Aim of the task: Extract each line of the records below that contains the word "words".

Stored data entries:
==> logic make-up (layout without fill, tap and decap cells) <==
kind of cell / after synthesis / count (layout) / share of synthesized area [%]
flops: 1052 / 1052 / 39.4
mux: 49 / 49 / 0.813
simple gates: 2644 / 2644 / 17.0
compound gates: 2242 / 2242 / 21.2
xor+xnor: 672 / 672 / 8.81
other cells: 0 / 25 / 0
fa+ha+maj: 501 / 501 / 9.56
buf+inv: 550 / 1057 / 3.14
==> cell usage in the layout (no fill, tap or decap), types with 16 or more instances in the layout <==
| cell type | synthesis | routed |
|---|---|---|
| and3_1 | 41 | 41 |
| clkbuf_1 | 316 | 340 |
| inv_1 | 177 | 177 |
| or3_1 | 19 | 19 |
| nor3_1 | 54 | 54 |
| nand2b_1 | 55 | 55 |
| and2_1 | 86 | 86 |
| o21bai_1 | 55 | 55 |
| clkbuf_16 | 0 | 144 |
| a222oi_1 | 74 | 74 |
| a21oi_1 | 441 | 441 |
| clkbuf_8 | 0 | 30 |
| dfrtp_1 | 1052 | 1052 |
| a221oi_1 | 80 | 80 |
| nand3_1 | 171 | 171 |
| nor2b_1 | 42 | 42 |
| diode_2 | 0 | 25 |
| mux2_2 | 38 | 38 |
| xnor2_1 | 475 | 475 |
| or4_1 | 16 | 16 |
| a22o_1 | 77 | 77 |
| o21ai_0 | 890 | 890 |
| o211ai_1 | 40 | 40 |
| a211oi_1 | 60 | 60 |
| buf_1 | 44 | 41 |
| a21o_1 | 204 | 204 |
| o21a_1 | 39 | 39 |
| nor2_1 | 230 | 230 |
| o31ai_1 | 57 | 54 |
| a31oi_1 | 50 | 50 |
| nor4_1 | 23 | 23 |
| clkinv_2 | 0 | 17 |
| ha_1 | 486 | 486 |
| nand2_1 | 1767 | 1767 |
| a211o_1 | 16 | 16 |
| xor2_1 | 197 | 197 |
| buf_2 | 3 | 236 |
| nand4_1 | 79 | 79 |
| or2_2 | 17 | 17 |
## src/rtl/sdde_pkg.sv

```systemverilog
// Shared constants and types for the SD host DMA engine.
// Assumes exactly two channels: 0 = memory to card, 1 = card to memory.
package sdde_pkg;
    localparam int NCH = 2;

    localparam logic [11:0] OFS_MODE = 12'h820;
    localparam logic [11:0] OFS_CTRL = 12'h828;
    localparam logic [11:0] OFS_RST  = 12'h830;
    localparam logic [11:0] OFS_ST1  = 12'h840;
    localparam logic [11:0] OFS_MSK1 = 12'h848;
    localparam logic [11:0] OFS_ST2  = 12'h850;
    localparam logic [11:0] OFS_MSK2 = 12'h858;
    localparam logic [11:0] OFS_LEN  = 12'h870;
    localparam logic [11:0] OFS_ADDR = 12'h880;

    typedef enum logic [2:0] {
        MV_IDLE,
        MV_FETCH,
        MV_WAITD,
        MV_PUSH,
        MV_PULL,
        MV_STORE
    } mv_state_t;
endpackage

```

## src/rtl/sdde_flag.sv

```systemverilog
// One sticky status flag: set by an event, AND-cleared by a register write.
// Assumes an event has priority over a clearing write in the same cycle.
module sdde_flag (
    input  logic clk,
    input  logic rst_n,
    input  logic set_i,
    input  logic wr_i,
    input  logic keep_i,
    output logic q_o
);
    // Hold the flag; set wins over the write mask.
    always_ff @(posedge clk) begin
        if (!rst_n)      q_o <= 1'b0;
        else if (set_i)  q_o <= 1'b1;
        else if (wr_i)   q_o <= q_o & keep_i;
    end
endmodule

```

## src/rtl/sdde_regs.sv

```systemverilog
// Register file of the DMA engine: mode, control, channel reset, status,
// masks, length and address. It also builds the interrupt.
// Assumes the mover reports done/error as one-cycle pulses tagged by channel.
module sdde_regs
    import sdde_pkg::*;
#(
    parameter int AW     = 32,
    parameter int CNT_W  = 32,
    parameter int BSZ_W  = 16,
    localparam int BEAT_W = CNT_W + BSZ_W - 3
) (
    input  logic              clk,
    input  logic              rst_n,
    input  logic [11:0]       reg_addr,
    input  logic              reg_we,
    input  logic [63:0]       reg_wdata,
    output logic [63:0]       reg_rdata,
    input  logic              done_p,
    input  logic              err_p,
    input  logic              evt_chan,
    output logic              start_p,
    output logic              cfg_chan,
    output logic              cfg_incr,
    output logic [AW-1:0]     cfg_addr,
    output logic [BEAT_W-1:0] cfg_beats,
    output logic [NCH-1:0]    chan_run,
    output logic              irq
);
    logic              mode_chan, mode_incr;
    logic [1:0]        mode_bw;
    logic [NCH-1:0]    run_q, m1_q, m2_q, done_q, err_q;
    logic [AW-1:0]     addr_q;
    logic [CNT_W-1:0]  cnt_q;
    logic [BSZ_W-1:0]  bsz_q;
    logic              wr_st1, wr_st2;

    assign wr_st1 = reg_we && (reg_addr == OFS_ST1);
    assign wr_st2 = reg_we && (reg_addr == OFS_ST2);

    // Capture software writes to the configuration registers.
    always_ff @(posedge clk) begin
        if (!rst_n) begin
            mode_chan <= 1'b0;
            mode_incr <= 1'b0;
            mode_bw   <= 2'b00;
            run_q     <= '1;
            m1_q      <= '1;
            m2_q      <= '1;
            addr_q    <= '0;
            cnt_q     <= '0;
            bsz_q     <= '0;
        end else if (reg_we) begin
            case (reg_addr)
                OFS_MODE: begin
                    mode_chan <= reg_wdata[16];
                    mode_bw   <= reg_wdata[5:4];
                    mode_incr <= reg_wdata[0];
                end
                OFS_RST:  run_q  <= reg_wdata[9:8];
                OFS_MSK1: m1_q   <= reg_wdata[17:16];
                OFS_MSK2: m2_q   <= reg_wdata[17:16];
                OFS_ADDR: addr_q <= reg_wdata[AW-1:0];
                OFS_LEN: begin
                    cnt_q <= reg_wdata[CNT_W-1:0];
                    bsz_q <= reg_wdata[32 +: BSZ_W];
                end
                default: ;
            endcase
        end
    end

    // One sticky done flag and one sticky error flag per channel.
    for (genvar c = 0; c < NCH; c++) begin : g_ch
        sdde_flag u_done (
            .clk    (clk),
            .rst_n  (rst_n),
            .set_i  (done_p && (evt_chan == 1'(c))),
            .wr_i   (wr_st1),
            .keep_i (reg_wdata[16+c]),
            .q_o    (done_q[c])
        );
        sdde_flag u_err (
            .clk    (clk),
            .rst_n  (rst_n),
            .set_i  (err_p && (evt_chan == 1'(c))),
            .wr_i   (wr_st2),
            .keep_i (reg_wdata[16+c]),
            .q_o    (err_q[c])
        );
    end

    assign start_p   = reg_we && (reg_addr == OFS_CTRL) && reg_wdata[0];
    assign cfg_chan  = mode_chan;
    assign cfg_incr  = mode_incr;
    assign cfg_addr  = addr_q;
    assign cfg_beats = BEAT_W'(cnt_q) * BEAT_W'(bsz_q[BSZ_W-1:3]);
    assign chan_run  = run_q;
    assign irq       = |(done_q & ~m1_q) || |(err_q & ~m2_q);

    // Return the addressed register; unused bits read zero.
    always_comb begin
        reg_rdata = '0;
        case (reg_addr)
            OFS_MODE: begin
                reg_rdata[16]  = mode_chan;
                reg_rdata[5:4] = mode_bw;
                reg_rdata[0]   = mode_incr;
            end
            OFS_RST:  reg_rdata[9:8]   = run_q;
            OFS_ST1:  reg_rdata[17:16] = done_q;
            OFS_MSK1: reg_rdata[17:16] = m1_q;
            OFS_ST2:  reg_rdata[17:16] = err_q;
            OFS_MSK2: reg_rdata[17:16] = m2_q;
            OFS_ADDR: reg_rdata[AW-1:0] = addr_q;
            OFS_LEN: begin
                reg_rdata[CNT_W-1:0]  = cnt_q;
                reg_rdata[32 +: BSZ_W] = bsz_q;
            end
            default: ;
        endcase
    end

    p_done_ch0_r5: assert property (@(posedge clk) disable iff (!rst_n)
        (done_p && !evt_chan) |=> done_q[0]);
    p_done_ch1_r5: assert property (@(posedge clk) disable iff (!rst_n)
        (done_p && evt_chan) |=> done_q[1]);
    p_err_ch0_r6: assert property (@(posedge clk) disable iff (!rst_n)
        (err_p && !evt_chan) |=> err_q[0]);
endmodule

```

## src/rtl/sdde_mover.sv

```systemverilog
// Beat engine: on a start it latches channel, address policy and length.
// Channel 0 fetches memory words and pushes them to the card stream.
// Channel 1 pulls card words and stores them to memory, one beat at a time.
// Assumes one read response per granted read, returned in order.
module sdde_mover
    import sdde_pkg::*;
#(
    parameter int AW     = 32,
    parameter int BEAT_W = 45
) (
    input  logic              clk,
    input  logic              rst_n,
    input  logic              start_p,
    input  logic              cfg_chan,
    input  logic              cfg_incr,
    input  logic [AW-1:0]     cfg_addr,
    input  logic [BEAT_W-1:0] cfg_beats,
    input  logic [NCH-1:0]    chan_run,
    output logic              done_p,
    output logic              err_p,
    output logic              evt_chan,
    output logic              mem_req,
    output logic              mem_we,
    output logic [AW-1:0]     mem_addr,
    output logic [63:0]       mem_wdata,
    input  logic              mem_gnt,
    input  logic              mem_rvalid,
    input  logic [63:0]       mem_rdata,
    output logic              tx_valid,
    output logic [63:0]       tx_data,
    input  logic              tx_ready,
    input  logic              rx_valid,
    input  logic [63:0]       rx_data,
    output logic              rx_ready
);
    mv_state_t         state;
    logic              chan_q, incr_q, live;
    logic [AW-1:0]     ptr;
    logic [BEAT_W-1:0] left;
    logic [63:0]       buf_q;
    logic              last;

    assign live = chan_run[chan_q];
    assign last = (left == BEAT_W'(1));

    // Sequence the beats of one transfer and report its end.
    always_ff @(posedge clk) begin
        if (!rst_n) begin
            state  <= MV_IDLE;
            chan_q <= 1'b0;
            incr_q <= 1'b0;
            ptr    <= '0;
            left   <= '0;
            buf_q  <= '0;
            done_p <= 1'b0;
            err_p  <= 1'b0;
        end else begin
            done_p <= 1'b0;
            err_p  <= 1'b0;
            if (state != MV_IDLE && !live) begin
                state <= MV_IDLE;
            end else begin
                case (state)
                    MV_IDLE: if (start_p && chan_run[cfg_chan]) begin
                        chan_q <= cfg_chan;
                        incr_q <= cfg_incr;
                        ptr    <= cfg_addr;
                        left   <= cfg_beats;
                        if (cfg_addr[2:0] != 3'd0)   err_p  <= 1'b1;
                        else if (cfg_beats == '0)    done_p <= 1'b1;
                        else state <= cfg_chan ? MV_PULL : MV_FETCH;
                    end
                    MV_FETCH: if (mem_gnt) state <= MV_WAITD;
                    MV_WAITD: if (mem_rvalid) begin
                        buf_q <= mem_rdata;
                        state <= MV_PUSH;
                    end
                    MV_PUSH: if (tx_ready) begin
                        ptr   <= incr_q ? ptr + AW'(8) : ptr;
                        left  <= left - BEAT_W'(1);
                        state <= last ? MV_IDLE : MV_FETCH;
                        done_p <= last;
                    end
                    MV_PULL: if (rx_valid) begin
                        buf_q <= rx_data;
                        state <= MV_STORE;
                    end
                    MV_STORE: if (mem_gnt) begin
                        ptr   <= incr_q ? ptr + AW'(8) : ptr;
                        left  <= left - BEAT_W'(1);
                        state <= last ? MV_IDLE : MV_PULL;
                        done_p <= last;
                    end
                    default: state <= MV_IDLE;
                endcase
            end
        end
    end

    assign mem_req   = live && (state == MV_FETCH || state == MV_STORE);
    assign mem_we    = (state == MV_STORE);
    assign mem_addr  = ptr;
    assign mem_wdata = buf_q;
    assign tx_valid  = live && (state == MV_PUSH);
    assign tx_data   = buf_q;
    assign rx_ready  = live && (state == MV_PULL);
    assign evt_chan  = chan_q;

    p_tx_hold_r2: assert property (@(posedge clk) disable iff (!rst_n)
        (tx_valid && !tx_ready && live) |=> (tx_valid && $stable(tx_data)));
    p_mem_hold_r3: assert property (@(posedge clk) disable iff (!rst_n)
        (mem_req && !mem_gnt && live) |=> (mem_req && $stable(mem_addr) && $stable(mem_we)));
    p_abort_r9: assert property (@(posedge clk) disable iff (!rst_n)
        (state != MV_IDLE && !live) |=> (state == MV_IDLE && !done_p));
    p_misalign_quiet_r6: assert property (@(posedge clk) disable iff (!rst_n)
        err_p |-> (!mem_req && !tx_valid && !rx_ready));
    p_busy_keep_r10: assert property (@(posedge clk) disable iff (!rst_n)
        (state != MV_IDLE && live && start_p) |=> $stable(chan_q));
endmodule

```

## src/rtl/sd_dma_engine.sv

```systemverilog
// Top of the SD host internal DMA engine: register file plus beat mover.
// Assumes 64-bit data, a single contiguous 8-byte-aligned segment per start.
module sd_dma_engine
    import sdde_pkg::*;
#(
    parameter int AW    = 32,
    parameter int CNT_W = 32,
    parameter int BSZ_W = 16
) (
    input  logic          clk,
    input  logic          rst_n,
    input  logic [11:0]   reg_addr,
    input  logic          reg_we,
    input  logic [63:0]   reg_wdata,
    output logic [63:0]   reg_rdata,
    output logic          irq,
    output logic          mem_req,
    output logic          mem_we,
    output logic [AW-1:0] mem_addr,
    output logic [63:0]   mem_wdata,
    input  logic          mem_gnt,
    input  logic          mem_rvalid,
    input  logic [63:0]   mem_rdata,
    output logic          tx_valid,
    output logic [63:0]   tx_data,
    input  logic          tx_ready,
    input  logic          rx_valid,
    input  logic [63:0]   rx_data,
    output logic          rx_ready
);
    localparam int BEAT_W = CNT_W + BSZ_W - 3;

    logic              start_p, cfg_chan, cfg_incr;
    logic              done_p, err_p, evt_chan;
    logic [AW-1:0]     cfg_addr;
    logic [BEAT_W-1:0] cfg_beats;
    logic [NCH-1:0]    chan_run;

    sdde_regs #(.AW(AW), .CNT_W(CNT_W), .BSZ_W(BSZ_W)) u_regs (
        .clk(clk), .rst_n(rst_n),
        .reg_addr(reg_addr), .reg_we(reg_we), .reg_wdata(reg_wdata), .reg_rdata(reg_rdata),
        .done_p(done_p), .err_p(err_p), .evt_chan(evt_chan),
        .start_p(start_p), .cfg_chan(cfg_chan), .cfg_incr(cfg_incr),
        .cfg_addr(cfg_addr), .cfg_beats(cfg_beats), .chan_run(chan_run), .irq(irq)
    );

    sdde_mover #(.AW(AW), .BEAT_W(BEAT_W)) u_mover (
        .clk(clk), .rst_n(rst_n),
        .start_p(start_p), .cfg_chan(cfg_chan), .cfg_incr(cfg_incr),
        .cfg_addr(cfg_addr), .cfg_beats(cfg_beats), .chan_run(chan_run),
        .done_p(done_p), .err_p(err_p), .evt_chan(evt_chan),
        .mem_req(mem_req), .mem_we(mem_we), .mem_addr(mem_addr), .mem_wdata(mem_wdata),
        .mem_gnt(mem_gnt), .mem_rvalid(mem_rvalid), .mem_rdata(mem_rdata),
        .tx_valid(tx_valid), .tx_data(tx_data), .tx_ready(tx_ready),
        .rx_valid(rx_valid), .rx_data(rx_data), .rx_ready(rx_ready)
    );
endmodule

```
## src/rtl/tflg_pkg.sv

```systemverilog
package tflg_pkg;
    localparam int NCH = 8;
    localparam int AW  = 8;
    localparam int DW  = 8;

    localparam logic [AW-1:0] A_CNT   = 8'h04;
    localparam logic [AW-1:0] A_CTRL  = 8'h06;
    localparam logic [AW-1:0] A_CHFLG = 8'h0E;
    localparam logic [AW-1:0] A_OVFLG = 8'h0F;
    localparam logic [AW-1:0] A_CHAN  = 8'h10;
    localparam logic [AW-1:0] A_PAFLG = 8'h21;
    localparam logic [AW-1:0] A_PACNT = 8'h22;

    localparam int FAST_BIT   = 4;
    localparam int OVF_BIT    = 7;
    localparam int PAOVF_BIT  = 1;
    localparam int PAEDGE_BIT = 0;

    typedef struct packed {
        logic [NCH-1:0] ch;
        logic           cnt_ovf;
        logic           acc_ovf;
        logic           acc_edge;
    } flags_t;

    localparam int FLAGS_W = $bits(flags_t);

    // true when addr hits either byte of the even-aligned pair starting at lo
    function automatic logic in_pair(input logic [AW-1:0] addr, input logic [AW-1:0] lo);
        return addr[AW-1:1] == lo[AW-1:1];
    endfunction
endpackage

```

## src/rtl/tflg_mode_reg.sv

```systemverilog
module tflg_mode_reg
    import tflg_pkg::*;
(
    input  logic          clk,
    input  logic          rst,
    input  logic [AW-1:0] addr,
    input  logic          wr,
    input  logic          wbit,
    output logic          fast
);
    always_ff @(posedge clk) begin
        if (rst)
            fast <= 1'b0;
        else if (wr && addr == A_CTRL)
            fast <= wbit;
    end

    assert_mode_reset_R1: assert property (@(posedge clk) rst |=> !fast);
endmodule

```

## src/rtl/tflg_clear_decode.sv

```systemverilog
module tflg_clear_decode
    import tflg_pkg::*;
(
    input  logic [AW-1:0]  addr,
    input  logic           rd,
    input  logic           wr,
    input  logic [DW-1:0]  wdata,
    input  logic           fast,
    input  logic [NCH-1:0] cmp_mode,
    output flags_t         clr
);
    logic           access;
    logic [NCH-1:0] side_ch;
    logic [NCH-1:0] w1c_ch;

    assign access = rd | wr;
    assign w1c_ch = (wr && addr == A_CHFLG) ? wdata[NCH-1:0] : '0;

    for (genvar n = 0; n < NCH; n++) begin : g_chan
        localparam logic [AW-1:0] LO = A_CHAN + AW'(2 * n);
        assign side_ch[n] = fast && in_pair(addr, LO) && (cmp_mode[n] ? wr : rd);
    end

    always_comb begin
        clr.ch       = w1c_ch | side_ch;
        clr.cnt_ovf  = (wr && addr == A_OVFLG && wdata[OVF_BIT])
                     || (fast && access && in_pair(addr, A_CNT));
        clr.acc_ovf  = (wr && addr == A_PAFLG && wdata[PAOVF_BIT])
                     || (fast && access && in_pair(addr, A_PACNT));
        clr.acc_edge = (wr && addr == A_PAFLG && wdata[PAEDGE_BIT])
                     || (fast && access && in_pair(addr, A_PACNT));
    end
endmodule

```

## src/rtl/tflg_flag_bank.sv

```systemverilog
module tflg_flag_bank #(
    parameter int W = 4
) (
    input  logic         clk,
    input  logic         rst,
    input  logic [W-1:0] set,
    input  logic [W-1:0] clr,
    output logic [W-1:0] q
);
    always_ff @(posedge clk) begin
        if (rst)
            q <= '0;
        else
            q <= (q & ~clr) | set;
    end

    assert_bank_reset_R1: assert property (@(posedge clk) rst |=> q == '0);

    assert_set_wins_R9: assert property (@(posedge clk) disable iff (rst)
        (set != '0) |=> ((q & $past(set)) == $past(set)));

    assert_clear_drops_R3: assert property (@(posedge clk) disable iff (rst)
        ((clr & ~set) != '0) |=> ((q & $past(clr & ~set)) == '0));
endmodule

```

## src/rtl/tflg_top.sv

```systemverilog
module tflg_top
    import tflg_pkg::*;
(
    input  logic           clk,
    input  logic           rst,
    input  logic [AW-1:0]  bus_addr,
    input  logic           bus_rd,
    input  logic           bus_wr,
    input  logic [DW-1:0]  bus_wdata,
    output logic [DW-1:0]  bus_rdata,
    input  logic [NCH-1:0] ch_set,
    input  logic           cnt_ovf_set,
    input  logic           acc_ovf_set,
    input  logic           acc_edge_set,
    input  logic [NCH-1:0] ch_cmp_mode,
    output logic [NCH-1:0] ch_flag,
    output logic           cnt_ovf_flag,
    output logic           acc_ovf_flag,
    output logic           acc_edge_flag
);
    logic   fast;
    flags_t set_v;
    flags_t clr_v;
    flags_t q_v;

    assign set_v = '{ch: ch_set, cnt_ovf: cnt_ovf_set, acc_ovf: acc_ovf_set, acc_edge: acc_edge_set};

    tflg_mode_reg u_mode (
        .clk  (clk),
        .rst  (rst),
        .addr (bus_addr),
        .wr   (bus_wr),
        .wbit (bus_wdata[FAST_BIT]),
        .fast (fast)
    );

    tflg_clear_decode u_dec (
        .addr     (bus_addr),
        .rd       (bus_rd),
        .wr       (bus_wr),
        .wdata    (bus_wdata),
        .fast     (fast),
        .cmp_mode (ch_cmp_mode),
        .clr      (clr_v)
    );

    tflg_flag_bank #(.W(FLAGS_W)) u_bank (
        .clk (clk),
        .rst (rst),
        .set (set_v),
        .clr (clr_v),
        .q   (q_v)
    );

    assign ch_flag       = q_v.ch;
    assign cnt_ovf_flag  = q_v.cnt_ovf;
    assign acc_ovf_flag  = q_v.acc_ovf;
    assign acc_edge_flag = q_v.acc_edge;

    always_comb begin
        bus_rdata = '0;
        case (bus_addr)
            A_CTRL:  bus_rdata[FAST_BIT]   = fast;
            A_CHFLG: bus_rdata[NCH-1:0]    = q_v.ch;
            A_OVFLG: bus_rdata[OVF_BIT]    = q_v.cnt_ovf;
            A_PAFLG: begin
                bus_rdata[PAOVF_BIT]  = q_v.acc_ovf;
                bus_rdata[PAEDGE_BIT] = q_v.acc_edge;
            end
            default: bus_rdata = '0;
        endcase
    end

    logic not_flag_addr;
    assign not_flag_addr = bus_addr != A_CHFLG && bus_addr != A_OVFLG && bus_addr != A_PAFLG;

    assert_normal_no_side_R4: assert property (@(posedge clk) disable iff (rst)
        (!fast && (bus_rd || bus_wr) && not_flag_addr && set_v == '0) |=> (q_v == $past(q_v)));

    assert_cnt_fast_clear_R7: assert property (@(posedge clk) disable iff (rst)
        (fast && (bus_rd || bus_wr) && in_pair(bus_addr, A_CNT) && !cnt_ovf_set) |=> !cnt_ovf_flag);

    assert_acc_fast_clear_R8: assert property (@(posedge clk) disable iff (rst)
        (fast && (bus_rd || bus_wr) && in_pair(bus_addr, A_PACNT) && !acc_ovf_set && !acc_edge_set)
        |=> (!acc_ovf_flag && !acc_edge_flag));

    for (genvar n = 0; n < NCH; n++) begin : g_chk
        localparam logic [AW-1:0] LO = A_CHAN + AW'(2 * n);
        assert_capture_read_R5: assert property (@(posedge clk) disable iff (rst)
            (fast && bus_rd && in_pair(bus_addr, LO) && !ch_cmp_mode[n] && !ch_set[n]) |=> !ch_flag[n]);
        assert_compare_write_R6: assert property (@(posedge clk) disable iff (rst)
            (fast && bus_wr && in_pair(bus_addr, LO) && ch_cmp_mode[n] && !ch_set[n]) |=> !ch_flag[n]);
    end
endmodule

```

Task response:
// Channel 0 fetches memory words and pushes them to the card stream.
// Channel 1 pulls card words and stores them to memory, one beat at a time.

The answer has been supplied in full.